We learn to shoulder responsibility alone. Oh never mind the swiss cheese patterns and systems failure analyses  —  no one yet has shared our malpractice or the burden of the ‘doctor’s signature’ — so yes, we do shoulder responsibility completely alone. We learn to partner in a patient’s grief and a family’s sense of loss. We realize that we must walk the line of professional control and judgement and yet establish an emotional connection with the human in our patients if we want to keep scoring better than their maladies. And then slowly our definition of failure begins to change…
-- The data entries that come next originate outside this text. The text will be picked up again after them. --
--- config.mk ---
export PLATFORM = sky130hd
export DESIGN_NAME = exmem_skid_buffer_flat
export DESIGN_NICKNAME = d
export VERILOG_FILES = /design/src/rtl/exmem_skid_buffer_if.sv /design/src/rtl/exmem_skid_buffer.sv /design/src/flat_wrapper.sv
export SDC_FILE = /design/constraint.sdc
export NUM_CORES = 1
export LEC_CHECK = 0
export ABC_AREA = 1
export BUFFER_PORTS_ARGS = -buffer_cell sky130_fd_sc_hd__buf_2
export CAP_MARGIN = 20
export CORE_MARGIN = 1
export CORE_UTILIZATION = 53
export CTS_CLUSTER_DIAMETER = 30
export DETAILED_ROUTE_END_ITERATION = 8
export HOLD_SLACK_MARGIN = 0.06
export PLACE_DENSITY_LB_ADDON = 0.08
export SLEW_MARGIN = 20
export SYNTH_ARGS = -nofsm -noshare
export SYNTH_HDL_FRONTEND = slang
export SYNTH_SLANG_ARGS = --single-unit
--- constraint.sdc ---
create_clock -name clk -period 1.65 [get_ports clk]
set_input_delay 0.165 -clock clk [delete_from_list [all_inputs] [get_ports clk]]
set_output_delay 0.165 -clock clk [all_outputs]
set_load 0.03 [all_outputs]
==> src/rtl/gemm_drain_pkg.sv <==
// Shared state encoding and row-major address helper for the GEMM C-tile drain.
// Latency: none (types and a pure function). Backpressure: none.
package gemm_drain_pkg;

   localparam int CalcWidth = 32;

   typedef enum logic [1:0] {
      IDLE,
      WAIT_TILE,
      DRAIN,
      DONE
   } drain_state_e;

   // Address of element (r,c) of tile (tm,tn); m/n are the tile dimensions.
   function automatic logic [CalcWidth-1:0] elem_addr(
      input logic [CalcWidth-1:0] tm,
      input logic [CalcWidth-1:0] tn,
      input logic [CalcWidth-1:0] r,
      input logic [CalcWidth-1:0] c,
      input logic [CalcWidth-1:0] n_size,
      input logic [CalcWidth-1:0] m = 32'd4,
      input logic [CalcWidth-1:0] n = 32'd4
   );
      return (tm * m + r) * n_size + tn * n + c;
   endfunction

endpackage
Sometimes, we feel that we must be failing if there is a single error anywhere in the system — why? — because we school ourselves into being solely responsible. Sometimes, we feel that we must be failing if we cannot quite understand a patient’s very human fears of some treatment recommendations. And of course we feel like immense failures when we seem to fail on all counts and cannot score against a patient’s final malady for all the reasons I just wrote. 
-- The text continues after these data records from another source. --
<file path="src/rtl/nes_pkg.sv">
`default_nettype none
// ==========================================================================
// nes_pkg : shared button indices, FSM states and publish helper for the
//           NES controller reader.                       Revision: 1.0
// ==========================================================================
package nes_pkg;

  localparam int NES_NUM_BUTTONS = 8;

  localparam int NES_A      = 0;
  localparam int NES_B      = 1;
  localparam int NES_SELECT = 2;
  localparam int NES_START  = 3;
  localparam int NES_UP     = 4;
  localparam int NES_DOWN   = 5;
  localparam int NES_LEFT   = 6;
  localparam int NES_RIGHT  = 7;

  typedef logic [NES_NUM_BUTTONS-1:0] nes_buttons_t;

  typedef enum logic [2:0] {
    IDLE  = 3'd0,
    LATCH = 3'd1,
    LOW   = 3'd2,
    HIGH  = 3'd3,
    DONE  = 3'd4
  } nes_state_e;

  // An all-zero frame means the data line is grounded: report nothing pressed.
  function automatic nes_buttons_t nes_publish(input nes_buttons_t raw);
    return (raw != '0) ? ~raw : '0;
  endfunction

endpackage
`default_nettype wire

</file>
<file path="src/rtl/nes_if.sv">
`default_nettype none
// ==========================================================================
// nes_if : controller serial lines plus the published button levels.
//                                                        Revision: 1.0
// ==========================================================================
interface nes_if;
  import nes_pkg::*;

  logic io_data;
  logic io_latch;
  logic io_pulse;
  logic io_a;
  logic io_b;
  logic io_select;
  logic io_start;
  logic io_up;
  logic io_down;
  logic io_left;
  logic io_right;
  logic io_connected;
  logic io_valid;

  modport master (
    input  io_data,
    output io_latch, io_pulse,
    output io_a, io_b, io_select, io_start,
    output io_up, io_down, io_left, io_right,
    output io_connected, io_valid
  );

  modport slave (
    output io_data,
    input  io_latch, io_pulse,
    input  io_a, io_b, io_select, io_start,
    input  io_up, io_down, io_left, io_right,
    input  io_connected, io_valid
  );

endinterface
`default_nettype wire

</file>
<file path="src/rtl/nes_reader_tick_gen.sv">
`default_nettype none
// ==========================================================================
// nes_tick_gen : free-running protocol tick prescaler and poll-rate counter.
//                                                        Revision: 1.0
// ==========================================================================
module nes_tick_gen
  import nes_pkg::*;
#(
  parameter int TICK_CYCLES = 445,
  parameter int POLL_TICKS  = 2778
) (
  input  logic clock_i,
  input  logic reset_i,
  output logic tick_o,
  output logic poll_start_o
);

  localparam int PRE_W  = $clog2(TICK_CYCLES);
  localparam int POLL_W = $clog2(POLL_TICKS);

  localparam logic [PRE_W-1:0]  PRE_LAST  = PRE_W'(TICK_CYCLES - 1);
  localparam logic [POLL_W-1:0] POLL_LAST = POLL_W'(POLL_TICKS - 1);

  logic [PRE_W-1:0]  pre_q;
  logic [POLL_W-1:0] poll_q;

  assign tick_o       = (pre_q == PRE_LAST);
  assign poll_start_o = tick_o && (poll_q == POLL_LAST);

  always_ff @(posedge clock_i) begin
    if (reset_i) begin
      pre_q  <= '0;
      poll_q <= '0;
    end else begin
      pre_q <= tick_o ? '0 : pre_q + 1'b1;
      if (tick_o) begin
        poll_q <= poll_start_o ? '0 : poll_q + 1'b1;
      end
    end
  end

endmodule
`default_nettype wire

</file>
<file path="src/rtl/nes_reader.sv">
`default_nettype none
// ==========================================================================
// nes_reader : polls an NES pad over latch/pulse/data and publishes held,
//              active-high button levels once per frame. Revision: 1.0
// ==========================================================================
module nes_reader
  import nes_pkg::*;
#(
  parameter int TICK_CYCLES = 445,
  parameter int POLL_TICKS  = 2778
) (
  input  logic  clock,
  input  logic  reset,
  nes_if.master bus
);

  logic tick;
  logic poll_start;

  nes_tick_gen #(
    .TICK_CYCLES (TICK_CYCLES),
    .POLL_TICKS  (POLL_TICKS)
  ) u_tick_gen (
    .clock_i      (clock),
    .reset_i      (reset),
    .tick_o       (tick),
    .poll_start_o (poll_start)
  );

  // Idle level of the line is high, so the synchronizer resets to 1.
  logic sync1_q;
  logic sync2_q;

  always_ff @(posedge clock) begin
    if (reset) begin
      sync1_q <= 1'b1;
      sync2_q <= 1'b1;
    end else begin
      sync1_q <= bus.io_data;
      sync2_q <= sync1_q;
    end
  end

  nes_state_e   state_q;
  logic         latch_q;
  logic         pulse_q;
  logic         latch_tick_q;
  logic [2:0]   bit_idx_q;
  nes_buttons_t shift_q;
  nes_buttons_t shift_d;
  nes_buttons_t buttons_q;
  logic         connected_q;
  logic         valid_q;

  always_comb begin
    shift_d            = shift_q;
    shift_d[bit_idx_q] = sync2_q;
  end

  // The final bit is folded in via shift_d so buttons, connected and valid
  // all become visible together in the DONE cycle.
  always_ff @(posedge clock) begin
    if (reset) begin
      state_q      <= IDLE;
      latch_q      <= 1'b0;
      pulse_q      <= 1'b0;
      latch_tick_q <= 1'b0;
      bit_idx_q    <= 3'd0;
      shift_q      <= 8'hFF;
      buttons_q    <= '0;
      connected_q  <= 1'b0;
      valid_q      <= 1'b0;
    end else begin
      valid_q <= 1'b0;
      case (state_q)
        IDLE: begin
          if (poll_start) begin
            state_q      <= LATCH;
            latch_q      <= 1'b1;
            latch_tick_q <= 1'b0;
            bit_idx_q    <= 3'd0;
          end
        end
        LATCH: begin
          if (tick) begin
            if (latch_tick_q) begin
              state_q <= LOW;
              latch_q <= 1'b0;
            end else begin
              latch_tick_q <= 1'b1;
            end
          end
        end
        LOW: begin
          if (tick) begin
            shift_q <= shift_d;
            if (bit_idx_q == 3'd7) begin
              state_q     <= DONE;
              valid_q     <= 1'b1;
              connected_q <= (shift_d != '0);
              buttons_q   <= nes_publish(shift_d);
            end else begin
              state_q <= HIGH;
              pulse_q <= 1'b1;
            end
          end
        end
        HIGH: begin
          if (tick) begin
            state_q   <= LOW;
            pulse_q   <= 1'b0;
            bit_idx_q <= bit_idx_q + 3'd1;
          end
        end
        DONE: begin
          state_q <= IDLE;
        end
        default: begin
          state_q <= IDLE;
          latch_q <= 1'b0;
          pulse_q <= 1'b0;
        end
      endcase
    end
  end

  assign bus.io_latch     = latch_q;
  assign bus.io_pulse     = pulse_q;
  assign bus.io_connected = connected_q;
  assign bus.io_valid     = valid_q;
  assign bus.io_a         = buttons_q[NES_A];
  assign bus.io_b         = buttons_q[NES_B];
  assign bus.io_select    = buttons_q[NES_SELECT];
  assign bus.io_start     = buttons_q[NES_START];
  assign bus.io_up        = buttons_q[NES_UP];
  assign bus.io_down      = buttons_q[NES_DOWN];
  assign bus.io_left      = buttons_q[NES_LEFT];
  assign bus.io_right     = buttons_q[NES_RIGHT];

endmodule
`default_nettype wire

</file>
<file path="src/flat_wrapper.sv">
// flat-port wrapper written by rule: the top's interface ports become plain ports
module nes_reader_flat import nes_pkg::*;
#(
  parameter int TICK_CYCLES = 445,
  parameter int POLL_TICKS  = 2778
)
  (clock, reset, bus_io_data, bus_io_latch, bus_io_pulse, bus_io_a, bus_io_b, bus_io_select, bus_io_start, bus_io_up, bus_io_down, bus_io_left, bus_io_right, bus_io_connected, bus_io_valid);
  nes_if bus_i ();
  input  logic clock;
  input  logic reset;
  input wire logic [$bits(bus_i.io_data)-1:0] bus_io_data;
  output wire logic [$bits(bus_i.io_latch)-1:0] bus_io_latch;
  output wire logic [$bits(bus_i.io_pulse)-1:0] bus_io_pulse;
  output wire logic [$bits(bus_i.io_a)-1:0] bus_io_a;
  output wire logic [$bits(bus_i.io_b)-1:0] bus_io_b;
  output wire logic [$bits(bus_i.io_select)-1:0] bus_io_select;
  output wire logic [$bits(bus_i.io_start)-1:0] bus_io_start;
  output wire logic [$bits(bus_i.io_up)-1:0] bus_io_up;
  output wire logic [$bits(bus_i.io_down)-1:0] bus_io_down;
  output wire logic [$bits(bus_i.io_left)-1:0] bus_io_left;
  output wire logic [$bits(bus_i.io_right)-1:0] bus_io_right;
  output wire logic [$bits(bus_i.io_connected)-1:0] bus_io_connected;
  output wire logic [$bits(bus_i.io_valid)-1:0] bus_io_valid;
  assign bus_i.io_data = bus_io_data;
  assign bus_io_latch = bus_i.io_latch;
  assign bus_io_pulse = bus_i.io_pulse;
  assign bus_io_a = bus_i.io_a;
  assign bus_io_b = bus_i.io_b;
  assign bus_io_select = bus_i.io_select;
  assign bus_io_start = bus_i.io_start;
  assign bus_io_up = bus_i.io_up;
  assign bus_io_down = bus_i.io_down;
  assign bus_io_left = bus_i.io_left;
  assign bus_io_right = bus_i.io_right;
  assign bus_io_connected = bus_i.io_connected;
  assign bus_io_valid = bus_i.io_valid;
  nes_reader #(.TICK_CYCLES(TICK_CYCLES), .POLL_TICKS(POLL_TICKS)) u_core (.clock(clock), .reset(reset), .bus(bus_i));
endmodule
</file>
<file path="config.mk">
export PLATFORM = sky130hd
export DESIGN_NAME = nes_reader_flat
export DESIGN_NICKNAME = d
export VERILOG_FILES = /design/src/rtl/nes_pkg.sv /design/src/rtl/nes_if.sv /design/src/rtl/nes_reader_tick_gen.sv /design/src/rtl/nes_reader.sv /design/src/flat_wrapper.sv
export SDC_FILE = /design/constraint.sdc
export NUM_CORES = 1
export LEC_CHECK = 0
export ABC_AREA = 1
export CORE_ASPECT_RATIO = 0.7
export CORE_MARGIN = 8
export CORE_UTILIZATION = 35
export CTS_CLUSTER_SIZE = 12
export DETAILED_ROUTE_END_ITERATION = 8
export GPL_ROUTABILITY_DRIVEN = 0
export HOLD_SLACK_MARGIN = 0.1
export PLACE_DENSITY = 0.55
export SKIP_CTS_REPAIR_TIMING = 1
export SLEW_MARGIN = 40
export SYNTH_ARGS = -nofsm -noshare
export SYNTH_HDL_FRONTEND = slang
export SYNTH_SLANG_ARGS = --single-unit
</file>
<file path="constraint.sdc">
create_clock -name clock -period 1.4 [get_ports clock]
set_clock_uncertainty 0.05 [all_clocks]
set_input_delay 0.28 -clock clock [delete_from_list [all_inputs] [get_ports clock]]
set_output_delay 0.28 -clock clock [all_outputs]
set_load 0.02 [all_outputs]
</file>
# Word-level counts from Yosys, hierarchy flattened
# Index checks and enable logic that the tools add are counted.
# Widths: inputs -> output; s select.
[op_classes]
n_addsub = 3
n_lt_le_gt_ge = 2
n_eq_ne = 13
n_mux = 27
bitwise_logic = 5
reduce_logical = 17
[ops]
columns = ["op", "n"]
rows = [
  ["$mux 3", 8],
  ["$add 12x1->12 const B", 1],
  ["$eq 12x12->1 const B", 1],
  ["$mux 12", 1],
  ["$pmux 3 s4", 1],
  ["$mux 1", 10],
  ["$ne 2x2->1 const B", 5],
  ["$add 9x1->9 const B", 1],
  ["$eq 9x9->1 const B", 1],
  ["$reduce_and 3->1", 3],
  ["$reduce_or 3->1", 3],
  ["$bwmux 8", 1],
  ["$mux 8", 1],
  ["$not 8->8", 1],
  ["$reduce_and 4->1", 2],
  ["$reduce_bool 8->1", 1],
  ["$eq 3x2->1 const B", 2],
  ["$eq 3x3->1 const B", 2],
  ["$pmux 1 s3", 2],
  ["$pmux 3 s2", 1],
  ["$reduce_and 5->1", 1],
  ["$lt 3x4->1 const B", 1],
  ["$not 1->1", 4],
  ["$reduce_bool 2->1", 2],
  ["other kinds (10)", 11],
]
[totals]
reg_bits = 50
input_bits = 3
out_inout_bits = 12
wordCells = 80

# Logic depth before layout (Yosys ltp)
# Gate-level depths: netlist of the first run.
[depth]
word_depth = 7
depth_mapped = 11
mapped_depth_nobuf = 10

# Modules after synthesis
# Synthesis of the first run repeated with hierarchy kept, for this count alone.
[hier_totals]
hier_cells = 362
hier_area_um2 = 2552.4
[modules_own_cells]
columns = ["mod", "instances", "cells_per_inst", "area_each_um2", "seq_area_each_um2"]
rows = [
  ["nes_reader", 1, 202, 1415.1, 580.6],
  ["nes_tick_gen", 1, 160, 1137.3, 420.4],
]

# Worst setup path after synthesis of the first run
# OpenSTA, ideal clock, no wires.
[synth_timing]
kind = "register to register"
start = "register u_core.u_tick_gen.pre_q[0]"
end = "register u_core.shift_q[6]"
setup_ns = 0.129
t_arrival_ns = 1.377
required_time_ns = 1.221
path_slack_ns = -0.156
path_stages_with_launch = 12
cell_sequence = "dfxtp_1 > inv_1 > ha_1 > inv_1 > nor2_1 > nand3_2 > buf_6 > nor2_2 > inv_2 > buf_6 > nand2_1 > o211ai_2"
[synth_between]
elab_chain_len = 2
[synth_lines]
columns = ["item", "line_no", "source"]
rows = [
  ["start: declaration", "nes_reader_tick_gen.sv:24", "logic [PRE_W-1:0] pre_q;"],
  ["start signal: assignment", "nes_reader_tick_gen.sv:35", "pre_q <= tick_o ? '0 : pre_q + 1'b1;"],
  ["$eq 9x9->1", "nes_reader_tick_gen.sv:27", "assign tick_o = (pre_q == PRE_LAST);"],
  ["$reduce_and 2->1 (no line)", "--", ""],
  ["end signal: assignment", "nes_reader.sv:96", "shift_q <= shift_d;"],
  ["end: declaration", "nes_reader.sv:49", "nes_buttons_t shift_q;"],
]
# No other way between the ends.
# A chain may end at the register's enable or synchronous reset.

# Worst setup path in the final report of the first run
[layout_timing]
start = "register u_core.u_tick_gen.pre_q[0]"
end = "register u_core.bit_idx_q[1]"
[layout_between]
elab_chain_len = 4
elab_cells_between_ends = 5
[layout_lines]
columns = ["item", "line_no", "source"]
rows = [
  ["$eq 9x9->1 (*)", "nes_reader_tick_gen.sv:27", ""],
  ["$logic_and 1x1->1", "nes_reader_tick_gen.sv:28", "assign poll_start_o = tick_o && (poll_q == POLL_LAST);"],
  ["$ne 2x2->1 (no line)", "--", ""],
  ["$reduce_and 3->1 (no line) (*)", "--", ""],
  ["end signal: assignment", "nes_reader.sv:112", "bit_idx_q <= bit_idx_q + 3'd1;"],
  ["end: declaration", "nes_reader.sv:48", "logic [2:0] bit_idx_q;"],
]
# Every way passes the cells marked *; elsewhere a longest branch is shown, timed or not.

==> results of run 1 <==
-- worst reg2reg max path, delay by kind of cell (launching register included) --
family                   cells  cell delay [ps]
AO/OA/AOI/OAI                2              290
adder cells (fa/ha/maj)      1              150
buffers and inverters        3              270
flip-flops                   1              330
AND/OR/NAND/NOR              4              360
-- final cells by class --
class	count	share of cell area [%]
timing repair buffer	84	20.1
sequential	50	26.0
clock buffer	5	1.76
clock inverter	3	1.03
inverter	50	5.20
tap	98	3.14
multi-input combinational	247	42.8
-- power by group through the flow --
stage | logic, mW | clock network, mW | registers [mW]
after floorplan | 0.335 | 0 | 1.55
after global placement | 0.524 | 0 | 1.53
after detailed placement | 0.528 | 0 | 1.53
after CTS | 0.533 | 1.07 | 1.50
after global routing | 0.672 | 1.13 | 1.50
final | 0.608 | 1.03 | 1.49
-- cells in the final DEF, fill, tap and decap left out, drive strengths merged, types with 6 or more instances in the layout --
master and count:
nand2 80, buf 69, dfxtp 50, inv 50, nor2 41, nand3 29
a21oi 28, nor3 17, nand4 14, dlymetal6s2s 12, o21ai 11, o211ai 8
clkbuf 6, ha 6
-- state kept, by name (all words and copies together) (netlist names) --
name and flops:
u_core.bus.io_pulse 1, u_core.state_q 3, u_core.latch_tick_q 1, u_core.u_tick_gen.pre_q 9, u_core.u_tick_gen.poll_q 12, u_core.shift_q 8
u_core.bus.io_connected 1, u_core.bus.io_latch 1, u_core.sync2_q 1, u_core.bit_idx_q 3, u_core.sync1_q 1, u_core.bus.io_valid 1
u_core.buttons_q 8
-- kinds of logic (layout without fill, tap and decap cells) --
| logic type | Yosys count | after routing | synth area share [%] |
|---|---|---|---|
| AOI/OAI and AO/OA | 52 | 52 | 13.7 |
| buffers and inverters | 61 | 142 | 9.81 |
| xor gates and xnor gates | 4 | 4 | 1.36 |
| adders and majority gates | 6 | 6 | 2.91 |
| and+or+nand+nor | 184 | 185 | 33.4 |
| DFF | 50 | 50 | 38.8 |
-- layer usage --
| layer | up-vias | wire [µm] |
|---|---|---|
| met5 | - | 0 |
| met4 | 0 | 82 |
| met3 | 8 | 228 |
| met2 | 40 | 2940 |
| met1 | 1119 | 3680 |
| li1 | 1340 | - |
-- worst max path at each step --
| stage | to | slack [ps] | cells past startpoint |
|---|---|---|---|
| 3_3_place_gp | u_core.u_tick_gen.poll_q[7]$_SDFFE_PP0N_ | -180 | 9 |
| 3_5_place_dp | u_core.u_tick_gen.poll_q[7]$_SDFFE_PP0N_ | -220 | 9 |
| 6_report | u_core.bit_idx_q[1]$_SDFFE_PP0P_ | -160 | 10 |
| 5_1_grt | u_core.state_q[0]$_SDFFE_PP0P_ | -310 | 11 |
| 4_1_cts | u_core.u_tick_gen.poll_q[7]$_SDFFE_PP0N_ | -240 | 9 |
| 2_1_floorplan | u_core.shift_q[6]$_SDFFE_PP1P_ | -120 | 11 |
-- per-stage QoR --
step	cells	TNS, ps
floorplan	357	-860
global placement	518	-4100
detailed placement	518	-5350
CTS	526	-8210
global route	537	-7570
finish	537	-3970
==> summary.md, run 1 <==
| Metric | Value |
|---|---|
| Status | finished with violations |
| Failing checks | negative setup slack |
| Crit start category | register |
| Die height | 87.8 µm |
| Largest net degree at the start of global routing | 20 |
| Final Critical Period | 1560 ps |
| I/O pin cnt | 15 |
| Combinational power share | 19.4% |
| Sequential Area | 1010 µm² |
| Cell family with most CP delay | simple AND/OR/NAND/NOR gates |
| Top FF cell, synth | dfxtp_1 |
| CP Capture Type | register |
| DP Worst Slack | -223 ps |
| Crit-path max cell delay | 330 ps |
| Yosys cell types | 32 |
| Top post-synthesis cells by area | dfxtp_1 (39%), nand2_1 (11%), inv_1 (6.6%) |
| Global Route met3 Usage | 2.58% |
| Initial DRC count | 121 |
| Worst Path Buf+Inv | 3 |
| Core box area | 7220 µm² |
| Die area | 10400 µm² |
| Share of layout cells above drive strength 1 | 41.2% |
| WHS | 372 ps |
| Clock Pin Slew Worst Setup and Hold Paths | 90 ps |
| Clock network power share | 32.8% |
| Hold Crit Depth | 1 |
| Initial Util | 35.7% |
| Yosys Warn Count | 0 |
| Num rows | 26 |
| # nets final | 447 |
| Seq pwr share | 47.8% |
| Area after DPL | 3290 µm² |
| Critical setup path kind | register to register |
| Root Driver | clkbuf_8 |
| Critical path launch point | u_core.u_tick_gen.pre_q[0]$_SDFF_PP0_ |
| Post-DRT Antenna Nets | 0 |
| Peak supply drop | 0.494 mV |
| Data arrival, critical path | 1700 ps |
| Switching Share | 28.7% |
| LEAKAGE | 1.89 nW |
| MaxCap Viol Count | 0 |
| Vias | 2507 |
| Fin crit share | 112% |
| Worst path cell trace | inv_2 > ha_4 > inv_4 > nor2_4 > nand3_4 > buf_12 > a21oi_2 > nand2_2 > a21oi_1 > nor3_1 |
| IO buf count | 14 |
| Met2 Resource Use GR | 17.8% |
| Internal power | 2.23 mW |
| Final hold violations | 0 |
| Latest clock arrival within the worst-skew pair | 310 ps |
| Design area | 3900 µm² |
| # DRC | 0 |
| Routed len/inst | 12.9 µm |
| Highest clock rate | 0.640 GHz |
| Final setup fails | 46 |
| Ys async rst share | 0% |
| Vias per Instance | 4.67 |
| R2r setup slk | -160 ps |
| Synth top cells by count | nand2_1 (77), dfxtp_1 (50), inv_1 (45) |
| Post-synth EDFFs | 0 |
| Diode count | 0 |
| Top-area cell type share of the netlist area | 38.8% |
| Vias in the first global route | 2234 |
| TritonCTS clock tree | built |
| HP Class | register to register |
| Most numerous cell in the Yosys netlist | nand2_1 |
| Router iterations before antenna repair | 4 |
| Slew Limit Fails | 0 |
| Syn_area_per_cell | 7.22 µm² |
| NetSw | 898 µW |
| Final WL | 6940 µm |
| HP Start | u_core.sync1_q$_SDFF_PP1_ |
| Multi-input combinational cell area | 1670 µm² |
| Worst hold path endpoint | u_core.sync2_q$_SDFF_PP1_ |
| Slew @ Worst Pin | 320 ps |
| Area leader, netlist | dfxtp_1 |
| Post-Syn Area | 2580 µm² |
| Syn nets | 366 |
| Critical Path RT | 1540 ps |
| Overall Power | 3.13 mW |
| RSZ-0062 raised after global routing | true |
| R2r startpoint | u_core.u_tick_gen.pre_q[0]$_SDFF_PP0_ |
| Pwr dens | 802 nW/µm² |
| First-pass GRT wire length | 10600 µm |
| Register area share after synthesis | 38.8% |
| Post-Syn Instances | 357 |
| GR Util All Layers | 12.7% |
| GR Util met1 | 18.6% |
| R2r endpoint | u_core.bit_idx_q[1]$_SDFFE_PP0P_ |
| Fill cells | 693 |
| Initial antenna violation count | 0 |
| H-tree depth | 2 |
| Slowest-stage cell, CP | dfxtp_2 |
| PnR worst setup slack | -163 ps |
| Dpl hpwl | 4870 µm |
| Clock sinks | 50 |
| Max-slew headroom | 78.5% |
| X dimension of the die | 119 µm |
| Total gr overflow | 0 |
| Seq cells post-synth | 50 |
| Worst-case reg-to-reg path depth | 10 |
| Critical path fanouts, max | 6 |
| Clock Path Buffers | 2 |
| Fin util | 54.0% |
| Num CTS Buffers | 5 |
| Busiest grt layer | met1 |
| Area grow syn2layout | 51.3% |
Power figures use the tool's default switching activity.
But it is in times of human calamities, and natural disasters like now that we must absolutely look beyond and understand when do we really fail as physicians, and as human beings. It is vital to our sense of being and our sense of ongoing duty and fulfillment that we understand this, as should anyone else who wants to be doctored by a true doctor at heart.

We only fail if we don’t make our best efforts, whatever those best efforts may be. It is this and only this that makes us morph from intelligent students to wise physicians, and this and only this that is in our control. We are designed to treat. We first learn to treat in body. Gradually we learn to treat in mind as well. We are not designed to be able to provide a cure. That magic resides only in something beyond us. 

And so, even when we make our best effort we may not always be able to save a life — but we will save a soul — each time, and every time. And that soul, by God’s grace will not be just the patient’s … it will be ours. We will not have failed.